I am tenacious and do not accept standard notions of what is possible as I see every roadblock as an opportunity to chart a new path and find a solution. I am detail-oriented but also see how the details connect in support of the core values and mission of the company and can translate these connections into tactics and strategy to achieve our overarching goals.

Founder and CEO | Simpliphi

Which of your leadership skills was the most difficult to develop?

Practising patience and adjusting my communication style to match the styles of other team members. It is a daily practice of personal inquiry, informed by my awareness of how I impact others and how they perceive me. I am very direct in my communication style and tend to ask a lot of detailed questions.

While my intention is to connect and explore, I realise my method of inquiry can be misunderstood. I never want my perspective or ability to articulate it to rob others from sharing theirs. My overriding goal is to build effective relationships with people and understand where they are coming from.

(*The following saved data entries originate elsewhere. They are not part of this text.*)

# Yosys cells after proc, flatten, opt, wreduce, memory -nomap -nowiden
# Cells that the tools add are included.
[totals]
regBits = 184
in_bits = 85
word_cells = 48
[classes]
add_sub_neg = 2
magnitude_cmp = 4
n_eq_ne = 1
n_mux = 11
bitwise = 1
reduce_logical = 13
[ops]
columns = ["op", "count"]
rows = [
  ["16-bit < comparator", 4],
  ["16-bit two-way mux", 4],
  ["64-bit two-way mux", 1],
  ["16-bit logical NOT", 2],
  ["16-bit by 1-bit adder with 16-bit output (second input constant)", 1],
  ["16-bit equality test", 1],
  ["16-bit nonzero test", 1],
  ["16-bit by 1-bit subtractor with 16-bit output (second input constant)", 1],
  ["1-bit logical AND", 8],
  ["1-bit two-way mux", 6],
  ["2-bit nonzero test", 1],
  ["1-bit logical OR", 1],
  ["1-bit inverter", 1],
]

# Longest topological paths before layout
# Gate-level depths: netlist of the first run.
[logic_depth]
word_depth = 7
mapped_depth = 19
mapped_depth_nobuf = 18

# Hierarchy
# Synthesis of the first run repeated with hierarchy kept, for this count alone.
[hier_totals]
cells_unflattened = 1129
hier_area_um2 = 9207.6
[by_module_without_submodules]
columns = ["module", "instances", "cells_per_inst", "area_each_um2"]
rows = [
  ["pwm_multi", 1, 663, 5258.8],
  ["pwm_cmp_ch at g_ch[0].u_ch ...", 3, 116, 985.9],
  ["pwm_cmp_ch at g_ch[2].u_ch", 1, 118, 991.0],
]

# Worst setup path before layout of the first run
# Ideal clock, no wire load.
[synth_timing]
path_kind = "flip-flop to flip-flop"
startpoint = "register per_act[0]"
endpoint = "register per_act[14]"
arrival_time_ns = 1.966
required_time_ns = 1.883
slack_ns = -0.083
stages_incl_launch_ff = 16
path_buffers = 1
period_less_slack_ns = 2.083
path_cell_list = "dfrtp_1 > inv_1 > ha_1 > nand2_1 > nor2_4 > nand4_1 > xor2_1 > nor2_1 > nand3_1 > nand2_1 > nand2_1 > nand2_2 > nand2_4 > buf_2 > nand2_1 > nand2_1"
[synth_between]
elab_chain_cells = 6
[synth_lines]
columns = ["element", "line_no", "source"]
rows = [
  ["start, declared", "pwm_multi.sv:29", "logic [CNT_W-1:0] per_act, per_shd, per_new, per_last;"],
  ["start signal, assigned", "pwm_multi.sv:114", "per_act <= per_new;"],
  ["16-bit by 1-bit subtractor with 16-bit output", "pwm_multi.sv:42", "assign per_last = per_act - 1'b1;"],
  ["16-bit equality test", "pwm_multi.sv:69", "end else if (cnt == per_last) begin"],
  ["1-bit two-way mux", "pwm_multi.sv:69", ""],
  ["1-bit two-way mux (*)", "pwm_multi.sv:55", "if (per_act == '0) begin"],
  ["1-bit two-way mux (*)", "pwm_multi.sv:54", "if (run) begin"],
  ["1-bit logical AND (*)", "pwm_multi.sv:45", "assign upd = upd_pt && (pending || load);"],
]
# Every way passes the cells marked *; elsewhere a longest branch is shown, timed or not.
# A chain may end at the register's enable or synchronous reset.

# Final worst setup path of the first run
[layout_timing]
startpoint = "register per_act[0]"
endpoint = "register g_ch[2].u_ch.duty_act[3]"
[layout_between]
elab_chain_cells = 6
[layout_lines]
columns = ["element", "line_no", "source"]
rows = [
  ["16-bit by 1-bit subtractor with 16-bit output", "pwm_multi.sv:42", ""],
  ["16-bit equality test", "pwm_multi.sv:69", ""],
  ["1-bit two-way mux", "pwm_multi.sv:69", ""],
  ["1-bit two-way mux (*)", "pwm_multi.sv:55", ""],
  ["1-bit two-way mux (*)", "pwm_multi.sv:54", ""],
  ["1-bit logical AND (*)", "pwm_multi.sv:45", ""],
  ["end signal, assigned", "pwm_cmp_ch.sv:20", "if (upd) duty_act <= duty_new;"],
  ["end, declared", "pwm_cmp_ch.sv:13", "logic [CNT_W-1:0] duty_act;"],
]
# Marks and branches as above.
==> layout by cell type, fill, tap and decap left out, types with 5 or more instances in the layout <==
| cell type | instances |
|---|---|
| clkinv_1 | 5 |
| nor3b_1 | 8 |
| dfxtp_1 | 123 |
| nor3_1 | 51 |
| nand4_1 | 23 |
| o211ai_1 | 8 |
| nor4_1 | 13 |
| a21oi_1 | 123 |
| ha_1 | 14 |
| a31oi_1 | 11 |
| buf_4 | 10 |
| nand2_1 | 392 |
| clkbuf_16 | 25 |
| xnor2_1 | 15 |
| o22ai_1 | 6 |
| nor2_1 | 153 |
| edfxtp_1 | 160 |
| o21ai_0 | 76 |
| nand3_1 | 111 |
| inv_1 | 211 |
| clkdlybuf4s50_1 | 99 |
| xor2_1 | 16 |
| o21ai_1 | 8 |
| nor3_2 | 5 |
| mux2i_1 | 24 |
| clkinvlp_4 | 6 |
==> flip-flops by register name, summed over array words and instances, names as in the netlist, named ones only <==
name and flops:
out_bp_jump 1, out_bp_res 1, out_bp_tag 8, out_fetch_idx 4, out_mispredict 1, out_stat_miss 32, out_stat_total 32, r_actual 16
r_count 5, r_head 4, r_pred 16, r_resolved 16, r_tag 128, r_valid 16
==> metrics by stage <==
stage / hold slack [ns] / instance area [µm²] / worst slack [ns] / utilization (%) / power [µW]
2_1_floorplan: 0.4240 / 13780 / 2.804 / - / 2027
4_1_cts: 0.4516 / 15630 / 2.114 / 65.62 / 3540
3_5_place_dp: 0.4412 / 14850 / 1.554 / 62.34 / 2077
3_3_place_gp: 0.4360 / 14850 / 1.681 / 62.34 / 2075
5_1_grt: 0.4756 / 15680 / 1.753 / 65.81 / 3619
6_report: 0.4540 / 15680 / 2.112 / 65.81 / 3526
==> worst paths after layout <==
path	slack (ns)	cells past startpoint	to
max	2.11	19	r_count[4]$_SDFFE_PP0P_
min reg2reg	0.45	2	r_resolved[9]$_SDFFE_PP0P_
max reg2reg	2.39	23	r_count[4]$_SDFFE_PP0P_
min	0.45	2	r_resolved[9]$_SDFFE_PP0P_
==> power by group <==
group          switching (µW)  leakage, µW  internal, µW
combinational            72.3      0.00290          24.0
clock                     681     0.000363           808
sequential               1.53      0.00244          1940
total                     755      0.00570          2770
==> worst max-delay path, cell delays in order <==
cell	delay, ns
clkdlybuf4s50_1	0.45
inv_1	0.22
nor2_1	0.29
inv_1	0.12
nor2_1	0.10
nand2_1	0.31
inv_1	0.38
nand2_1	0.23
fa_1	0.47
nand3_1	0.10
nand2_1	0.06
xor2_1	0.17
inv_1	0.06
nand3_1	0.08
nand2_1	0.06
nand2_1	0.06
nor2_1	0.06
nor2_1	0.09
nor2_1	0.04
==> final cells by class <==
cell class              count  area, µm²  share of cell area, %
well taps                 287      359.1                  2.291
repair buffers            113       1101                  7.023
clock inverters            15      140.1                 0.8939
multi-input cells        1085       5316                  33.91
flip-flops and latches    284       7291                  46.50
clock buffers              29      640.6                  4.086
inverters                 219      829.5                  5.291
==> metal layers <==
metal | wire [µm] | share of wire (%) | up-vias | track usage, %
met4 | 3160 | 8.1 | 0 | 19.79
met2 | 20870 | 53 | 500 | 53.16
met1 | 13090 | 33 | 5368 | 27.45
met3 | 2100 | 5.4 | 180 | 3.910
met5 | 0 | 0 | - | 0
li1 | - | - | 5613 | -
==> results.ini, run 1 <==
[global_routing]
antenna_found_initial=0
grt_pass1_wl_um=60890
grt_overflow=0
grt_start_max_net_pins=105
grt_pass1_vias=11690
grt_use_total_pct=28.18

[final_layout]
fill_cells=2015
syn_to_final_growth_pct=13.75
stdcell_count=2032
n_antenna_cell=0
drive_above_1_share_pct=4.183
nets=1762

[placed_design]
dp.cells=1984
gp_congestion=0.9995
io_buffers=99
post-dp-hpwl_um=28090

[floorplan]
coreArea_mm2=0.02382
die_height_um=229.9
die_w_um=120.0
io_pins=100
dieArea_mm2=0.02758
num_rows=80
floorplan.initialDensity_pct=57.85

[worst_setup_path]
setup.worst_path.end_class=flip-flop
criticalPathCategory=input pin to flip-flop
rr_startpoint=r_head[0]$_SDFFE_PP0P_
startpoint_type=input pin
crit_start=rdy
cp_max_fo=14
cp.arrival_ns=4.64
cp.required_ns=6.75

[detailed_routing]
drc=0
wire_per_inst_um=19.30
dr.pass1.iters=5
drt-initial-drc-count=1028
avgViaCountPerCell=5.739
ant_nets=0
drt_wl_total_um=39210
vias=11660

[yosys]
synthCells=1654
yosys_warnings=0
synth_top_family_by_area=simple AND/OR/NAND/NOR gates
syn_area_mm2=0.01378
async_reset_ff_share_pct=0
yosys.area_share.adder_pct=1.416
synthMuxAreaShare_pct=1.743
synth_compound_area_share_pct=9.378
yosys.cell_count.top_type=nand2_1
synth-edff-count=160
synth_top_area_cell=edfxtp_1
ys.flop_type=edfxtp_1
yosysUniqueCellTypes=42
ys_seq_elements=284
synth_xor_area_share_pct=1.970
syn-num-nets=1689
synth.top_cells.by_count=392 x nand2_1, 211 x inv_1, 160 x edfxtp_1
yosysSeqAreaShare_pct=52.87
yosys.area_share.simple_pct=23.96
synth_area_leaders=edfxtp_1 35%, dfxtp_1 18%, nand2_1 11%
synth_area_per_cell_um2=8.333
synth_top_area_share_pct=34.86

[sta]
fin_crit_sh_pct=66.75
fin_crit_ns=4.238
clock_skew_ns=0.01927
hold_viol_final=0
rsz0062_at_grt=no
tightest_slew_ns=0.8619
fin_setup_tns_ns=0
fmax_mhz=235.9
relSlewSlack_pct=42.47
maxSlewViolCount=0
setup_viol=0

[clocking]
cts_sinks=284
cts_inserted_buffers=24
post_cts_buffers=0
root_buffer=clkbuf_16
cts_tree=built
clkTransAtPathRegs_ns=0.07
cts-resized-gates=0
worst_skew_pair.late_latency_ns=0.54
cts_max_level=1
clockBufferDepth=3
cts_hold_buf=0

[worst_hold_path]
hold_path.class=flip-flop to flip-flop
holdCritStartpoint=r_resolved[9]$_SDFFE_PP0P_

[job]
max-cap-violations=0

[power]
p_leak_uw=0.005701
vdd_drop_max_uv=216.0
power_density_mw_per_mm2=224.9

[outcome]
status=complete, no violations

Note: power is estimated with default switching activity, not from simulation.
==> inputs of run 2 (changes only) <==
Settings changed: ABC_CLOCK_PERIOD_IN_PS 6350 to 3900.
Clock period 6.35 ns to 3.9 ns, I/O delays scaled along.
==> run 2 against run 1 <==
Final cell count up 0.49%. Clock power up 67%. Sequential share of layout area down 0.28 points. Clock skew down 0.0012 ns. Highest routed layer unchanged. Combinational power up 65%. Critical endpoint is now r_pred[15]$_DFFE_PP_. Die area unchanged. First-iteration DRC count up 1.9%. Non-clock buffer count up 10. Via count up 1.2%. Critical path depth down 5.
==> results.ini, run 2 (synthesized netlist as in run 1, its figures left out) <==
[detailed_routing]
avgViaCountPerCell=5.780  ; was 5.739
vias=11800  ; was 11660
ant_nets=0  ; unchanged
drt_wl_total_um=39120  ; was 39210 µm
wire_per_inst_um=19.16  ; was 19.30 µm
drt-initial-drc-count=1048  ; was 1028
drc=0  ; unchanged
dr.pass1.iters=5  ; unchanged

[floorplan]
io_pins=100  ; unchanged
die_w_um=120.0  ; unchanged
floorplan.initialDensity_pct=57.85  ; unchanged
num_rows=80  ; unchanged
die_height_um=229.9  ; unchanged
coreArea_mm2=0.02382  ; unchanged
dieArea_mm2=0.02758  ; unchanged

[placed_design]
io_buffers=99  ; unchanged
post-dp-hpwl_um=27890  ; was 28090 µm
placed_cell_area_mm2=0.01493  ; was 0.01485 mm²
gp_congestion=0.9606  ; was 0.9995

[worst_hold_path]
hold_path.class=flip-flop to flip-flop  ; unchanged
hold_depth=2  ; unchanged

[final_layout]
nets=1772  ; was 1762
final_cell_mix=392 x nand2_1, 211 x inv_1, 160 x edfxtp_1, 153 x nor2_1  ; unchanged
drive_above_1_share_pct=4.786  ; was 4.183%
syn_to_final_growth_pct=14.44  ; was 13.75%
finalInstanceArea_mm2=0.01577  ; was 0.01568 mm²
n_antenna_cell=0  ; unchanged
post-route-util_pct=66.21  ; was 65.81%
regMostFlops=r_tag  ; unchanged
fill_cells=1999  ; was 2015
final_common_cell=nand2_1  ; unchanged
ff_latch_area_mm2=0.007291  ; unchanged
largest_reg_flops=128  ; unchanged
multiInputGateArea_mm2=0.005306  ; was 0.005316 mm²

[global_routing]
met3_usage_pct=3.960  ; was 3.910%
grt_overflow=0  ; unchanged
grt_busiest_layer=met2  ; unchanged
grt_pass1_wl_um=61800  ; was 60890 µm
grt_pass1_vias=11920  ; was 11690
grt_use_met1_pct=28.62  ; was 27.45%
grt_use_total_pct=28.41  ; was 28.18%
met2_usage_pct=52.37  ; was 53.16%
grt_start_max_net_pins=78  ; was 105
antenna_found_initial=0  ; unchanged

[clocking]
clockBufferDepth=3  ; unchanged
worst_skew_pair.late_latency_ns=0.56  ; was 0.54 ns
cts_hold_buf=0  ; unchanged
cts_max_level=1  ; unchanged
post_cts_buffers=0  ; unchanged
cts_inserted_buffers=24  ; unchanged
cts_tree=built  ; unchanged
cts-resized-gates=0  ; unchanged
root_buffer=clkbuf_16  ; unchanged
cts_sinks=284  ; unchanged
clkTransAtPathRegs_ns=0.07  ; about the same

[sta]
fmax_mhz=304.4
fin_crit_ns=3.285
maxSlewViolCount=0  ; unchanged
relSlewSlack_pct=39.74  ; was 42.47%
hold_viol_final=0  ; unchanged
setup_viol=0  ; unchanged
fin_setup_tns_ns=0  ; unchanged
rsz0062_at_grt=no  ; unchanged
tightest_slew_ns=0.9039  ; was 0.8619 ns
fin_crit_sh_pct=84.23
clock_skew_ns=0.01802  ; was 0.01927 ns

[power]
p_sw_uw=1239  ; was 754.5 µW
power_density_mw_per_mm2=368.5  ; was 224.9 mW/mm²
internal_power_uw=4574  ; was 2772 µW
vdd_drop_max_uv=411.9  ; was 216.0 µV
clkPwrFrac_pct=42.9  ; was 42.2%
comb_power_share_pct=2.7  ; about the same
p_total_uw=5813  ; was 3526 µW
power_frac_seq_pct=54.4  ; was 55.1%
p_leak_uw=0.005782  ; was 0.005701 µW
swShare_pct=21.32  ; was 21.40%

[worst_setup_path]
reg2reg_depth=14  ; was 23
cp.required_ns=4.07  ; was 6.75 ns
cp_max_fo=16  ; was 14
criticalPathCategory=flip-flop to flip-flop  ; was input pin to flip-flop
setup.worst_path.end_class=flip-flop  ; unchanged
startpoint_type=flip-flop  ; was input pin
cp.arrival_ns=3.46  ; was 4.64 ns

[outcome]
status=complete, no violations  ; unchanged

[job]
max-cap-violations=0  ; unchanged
## src/rtl/monit_scheduler.sv

```systemverilog
// monit_scheduler: periodic sample strobe, buffer fill tracking and one-frame-at-a-time transmit sequencing.
module monit_scheduler #(
  parameter int PERIOD_WIDTH   = 32,
  parameter int DEFAULT_PERIOD = 255,
  parameter int DEPTH          = 16,
  parameter int LEVEL_WIDTH    = 5,
  parameter int TX_TIMEOUT     = 65535
) (
  input  logic                    clk,
  input  logic                    rst,
  input  logic                    enable,
  input  logic                    periodLoad,
  input  logic [PERIOD_WIDTH-1:0] periodIn,
  input  logic                    doneTx,
  input  logic                    overflowClear,
  output logic                    wr_enable,
  output logic                    rd_enable,
  output logic                    startComm,
  output logic                    busy,
  output logic [LEVEL_WIDTH-1:0]  fillLevel,
  output logic                    overflow,
  output logic                    txError,
  output logic [15:0]             sampleCount
);
  localparam int TW = $clog2(TX_TIMEOUT + 1);
  typedef enum logic [2:0] {IDLE, POP, SETTLE, START, WAIT} state_t;
  state_t state_q, state_d;
  logic [PERIOD_WIDTH-1:0] period_q, period_d, cnt_q, cnt_d;
  logic [TW-1:0] tcnt_q, tcnt_d;
  logic [LEVEL_WIDTH-1:0] level_q, level_d;
  logic [15:0] scount_q, scount_d;
  logic wr_q, wr_d, rd_q, start_q, busy_q, ovf_q, ovf_d, txerr_q, txerr_d;
  logic due, pop, full, tx_to;
  always_comb begin
    due      = enable && !periodLoad && cnt_q == period_q;
    full     = level_q == LEVEL_WIDTH'(DEPTH);
    pop      = state_q == IDLE && enable && level_q != '0;
    period_d = periodLoad ? periodIn : period_q;
    cnt_d    = (!enable || periodLoad || due) ? '0 : cnt_q + PERIOD_WIDTH'(1);
    wr_d     = due && (!full || pop);
    level_d  = level_q + LEVEL_WIDTH'(wr_d) - LEVEL_WIDTH'(pop);
    scount_d = scount_q + 16'(wr_d);
    ovf_d    = (due && full && !pop) || (ovf_q && !overflowClear);
    tx_to    = state_q == WAIT && !doneTx && tcnt_q == TW'(TX_TIMEOUT);
    txerr_d  = tx_to || (txerr_q && !overflowClear);
  end
  // Outputs below are registered from the next state so they align with the state they describe.
  always_comb begin
    state_d = state_q;
    tcnt_d  = tcnt_q;
    case (state_q)
      IDLE:    state_d = pop ? POP : IDLE;
      POP:     state_d = SETTLE;
      SETTLE:  state_d = START;
      START: begin
        state_d = WAIT;
        tcnt_d  = '0;
      end
      WAIT: begin
        state_d = (doneTx || tx_to) ? IDLE : WAIT;
        tcnt_d  = (doneTx || tx_to) ? tcnt_q : tcnt_q + TW'(1);
      end
      default: state_d = IDLE;
    endcase
  end
  always_ff @(posedge clk or posedge rst) begin
    if (rst) begin
      state_q  <= IDLE;
      period_q <= PERIOD_WIDTH'(DEFAULT_PERIOD);
      cnt_q    <= '0;
      tcnt_q   <= '0;
      level_q  <= '0;
      scount_q <= '0;
      wr_q     <= 1'b0;
      rd_q     <= 1'b0;
      start_q  <= 1'b0;
      busy_q   <= 1'b0;
      ovf_q    <= 1'b0;
      txerr_q  <= 1'b0;
    end else begin
      state_q  <= state_d;
      period_q <= period_d;
      cnt_q    <= cnt_d;
      tcnt_q   <= tcnt_d;
      level_q  <= level_d;
      scount_q <= scount_d;
      wr_q     <= wr_d;
      rd_q     <= state_d == POP;
      start_q  <= state_d == START;
      busy_q   <= state_d != IDLE;
      ovf_q    <= ovf_d;
      txerr_q  <= txerr_d;
    end
  end
  assign wr_enable   = wr_q;
  assign rd_enable   = rd_q;
  assign startComm   = start_q;
  assign busy        = busy_q;
  assign fillLevel   = level_q;
  assign overflow    = ovf_q;
  assign txError     = txerr_q;
  assign sampleCount = scount_q;
endmodule

```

What’s the most important leadership lesson you’ve learned and how has it proven invaluable?

To trust my instincts. Throughout my life I have had an ability to read people and situations based on cues and observations that go beyond what was actually said or done.

At times, I have allowed my rational mind to argue with what I know to be true on an entirely different, visceral level. In hindsight, I recognise that tough decisions I may have delayed because I dismissed my instincts about a person or situation, often led to less than optimal outcomes.

While I would like to claim that I no longer allow my rational mind to dismiss what I know to be true on an instinctive level, or that I do not feel the impulse to apply logic as a pre-emptive strike, I have come to trust this dimension as vital to my decision-making process.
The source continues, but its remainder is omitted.